В детстве мы ближе к земле, к солнышку, к жукам и птицам. Мир детства огромен и многоцветен, и горько, что с возрастом неизбежно уходят люди из этого удивительного мира, где все яснее видится, слышится, чувствуется…

Разве представишь теперь, какой прекрасный вкус был у северного снегового ветра… Как осязаемы были самые далекие облака! Как высоки обыкновенные тополя! Вот иду теперь по лесу, встречаюсь с лягушкой. Ну посмотрю, как она прыгает, скажу ей что-нибудь, и дальше.

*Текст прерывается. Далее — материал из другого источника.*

$ cat src/design/pas_pkg.sv
`timescale 1ns / 1ps
package pas_pkg;

  typedef enum logic [1:0] {
    OP_PACKET = 2'd0,
    OP_STOP   = 2'd1,
    OP_SETUP  = 2'd2,
    OP_UNUSED = 2'd3
  } op_t;

  typedef enum logic [3:0] {
    ST_IDLE_DROP     = 4'd0,
    ST_INVALID       = 4'd1,
    ST_WRONG_SOURCE  = 4'd2,
    ST_VERSION_ERROR = 4'd3,
    ST_ARMING        = 4'd4,
    ST_START_PASSED  = 4'd5,
    ST_LATE          = 4'd6,
    ST_ACCEPTED      = 4'd7,
    ST_COMMAND_DONE  = 4'd8
  } status_t;

  typedef enum logic [2:0] {
    MODE_PENDING = 3'b001,
    MODE_RUNNING = 3'b010,
    MODE_IDLE    = 3'b100
  } mode_t;

  localparam logic [1:0] MODE_CODE_PENDING = 2'd0;
  localparam logic [1:0] MODE_CODE_RUNNING = 2'd1;
  localparam logic [1:0] MODE_CODE_IDLE    = 2'd2;

  typedef enum logic [2:0] {
    REG_BEAM_SOURCE       = 3'd0,
    REG_BEAM_POLARIZATION = 3'd1,
    REG_EXPECTED_VERSION  = 3'd2,
    REG_START_SECONDS     = 3'd3,
    REG_START_NEVER       = 3'd4
  } reg_idx_t;

  localparam int unsigned AddrWidth = 5;

  typedef struct packed {
    logic [1:0]  operation;
    logic        hdr_valid;
    logic [15:0] packet_source;
    logic [7:0]  packet_polarization;
    logic [7:0]  packet_version;
    logic [31:0] time_seconds;
    logic [31:0] packet_sequence;
  } item_t;

  typedef struct packed {
    logic [3:0]  status;
    logic        start_flag;
    logic [30:0] missing_packets;
    logic [1:0]  mode_now;
  } result_t;

  typedef struct packed {
    mode_t       run_mode;
    logic        armed_flag;
    logic [31:0] expected_sequence;
  } state_t;

  typedef struct packed {
    logic [15:0] beam_source;
    logic [7:0]  beam_polarization;
    logic [7:0]  expected_version;
    logic [31:0] start_seconds;
    logic        start_never;
  } cfg_t;

  function automatic logic [1:0] mode_code(mode_t m);
    logic [1:0] code;
    case (m)
      MODE_PENDING: code = MODE_CODE_PENDING;
      MODE_RUNNING: code = MODE_CODE_RUNNING;
      MODE_IDLE:    code = MODE_CODE_IDLE;
      default:      code = MODE_CODE_PENDING;
    endcase
    return code;
  endfunction

endpackage
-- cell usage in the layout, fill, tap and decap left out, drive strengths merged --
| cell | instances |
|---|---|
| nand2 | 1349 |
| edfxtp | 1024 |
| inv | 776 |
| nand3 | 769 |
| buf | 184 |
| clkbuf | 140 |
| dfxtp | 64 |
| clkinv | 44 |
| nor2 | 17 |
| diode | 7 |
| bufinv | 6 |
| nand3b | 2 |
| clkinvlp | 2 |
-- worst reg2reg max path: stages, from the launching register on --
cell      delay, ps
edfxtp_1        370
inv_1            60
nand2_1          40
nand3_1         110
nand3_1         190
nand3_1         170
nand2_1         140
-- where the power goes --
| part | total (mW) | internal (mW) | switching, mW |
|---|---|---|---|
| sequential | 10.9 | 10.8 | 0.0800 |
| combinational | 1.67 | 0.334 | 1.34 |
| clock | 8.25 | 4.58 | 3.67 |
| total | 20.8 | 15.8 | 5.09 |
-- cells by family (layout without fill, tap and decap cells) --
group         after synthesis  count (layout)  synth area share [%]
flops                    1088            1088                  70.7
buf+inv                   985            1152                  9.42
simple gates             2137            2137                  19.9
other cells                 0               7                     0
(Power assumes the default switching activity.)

А тогда в первый раз я до немоты, до холодящего озноба обрадовался ей.

Мокрая, зелено-бурая, она смотрела желтыми выпученными глазами из мелкой травы в сырой борозде. Поймать живую лягушку! Но едва я шагнул к ней, она перелетела через гряду к забору, шлеп, шлеп и скрылась в густой траве-череде. Я кинулся искать и не нашел, зато штаны, чулки, рубаха до локтей ощетинились сухими треугольниками колючек. Полдня выбирал я их, сидя на гнилом коньке бани, и все думал о лягушке. Куда же она делась? А не волшебная ли она была?

Летом я вставал рано, пока отец и мать еще спали. Тихонько одевался, шнуровал ботинки и бежал на кухню. Там уже хозяйничала бабушка Ирина Карповна — мать отца.

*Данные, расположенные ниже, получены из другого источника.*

### src/design/cral_div.sv
// cral_div: restoring long divider, one quotient bit per cycle, gives
// round(num * 2^16 / den) with sign and saturation; depends on cral_pkg
`timescale 1ns / 1ps

module cral_div (
    input  logic               aclk,
    input  logic               aresetn,
    input  logic               start,
    input  logic [63:0]        num_mag,
    input  logic               num_neg,
    input  logic [63:0]        den,
    output logic               done,
    output logic signed [31:0] quot
);

    logic        busy_reg;
    logic        done_reg;
    logic [5:0]  cnt_reg;
    logic [63:0] rem_reg;
    logic [47:0] shf_reg;
    logic [47:0] quo_reg;
    logic [63:0] den_reg;
    logic        neg_reg;
    logic        sat_reg;

    logic        sat_now;
    logic [64:0] trial;
    logic        ge;
    logic [64:0] diff;
    logic [48:0] rounded;
    logic [64:0] q_mag;

    // integer quotient at or above 2^31 saturates
    assign sat_now = {31'd0, num_mag[63:31]} >= den;
    assign trial   = {rem_reg, shf_reg[47]};
    assign ge      = trial >= {1'b0, den_reg};
    assign diff    = trial - {1'b0, den_reg};
    assign rounded = ({1'b0, quo_reg} + 49'd1) >> 1;
    assign q_mag   = sat_reg ? 65'h0_8000_0000 : {16'd0, rounded};

    always_ff @(posedge aclk) begin
        if (!aresetn) begin
            busy_reg <= 1'b0;
            done_reg <= 1'b0;
            cnt_reg  <= '0;
        end else if (start) begin
            busy_reg <= !sat_now;
            done_reg <= sat_now;
            cnt_reg  <= 6'(cral_pkg::DIV_STEPS);
        end else if (busy_reg) begin
            cnt_reg <= cnt_reg - 6'd1;
            if (cnt_reg == 6'd1) begin
                busy_reg <= 1'b0;
                done_reg <= 1'b1;
            end
        end
    end

    always_ff @(posedge aclk) begin
        if (start) begin
            rem_reg <= {31'd0, num_mag[63:31]};
            shf_reg <= {num_mag[30:0], 17'd0};
            quo_reg <= '0;
            den_reg <= den;
            neg_reg <= num_neg;
            sat_reg <= sat_now;
        end else if (busy_reg) begin
            rem_reg <= ge ? diff[63:0] : trial[63:0];
            quo_reg <= {quo_reg[46:0], ge};
            shf_reg <= {shf_reg[46:0], 1'b0};
        end
    end

    assign done = done_reg;
    assign quot = cral_pkg::sat_mag(neg_reg, q_mag);

endmodule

Бабушка невысока ростом, желто-седая и сутулая. Бабушка поднимается куда раньше меня. Никогда я не вижу ее спящей. Бывало, ложусь — она моет посуду от ужина, встаю — топится печурка, гудит, пощелкивает, посвечивает в прогорелой самоварной трубе. Жарится картошка. Шипят на сковороде оладьи.

Я пил чай из любимой облупленной кружки, глядел в окно, кормил исподтишка кота. Он терся о ботинки ушами и лбом или больно трогал коленки распущенными когтями: «Давай еще!»

Я люблю кухню. Здесь уютно пахнет хлебом и супом. Здесь тепло. Красные блики дрожат и бегают по медной посуде. Утренние тени прячутся по углам. Особенно хорошо сидеть тут в ненастье, в осенний пасмурный мозглый вечер, когда скудно кропит, засевает окна дождь и возится в мокрых садах бездомный ветер.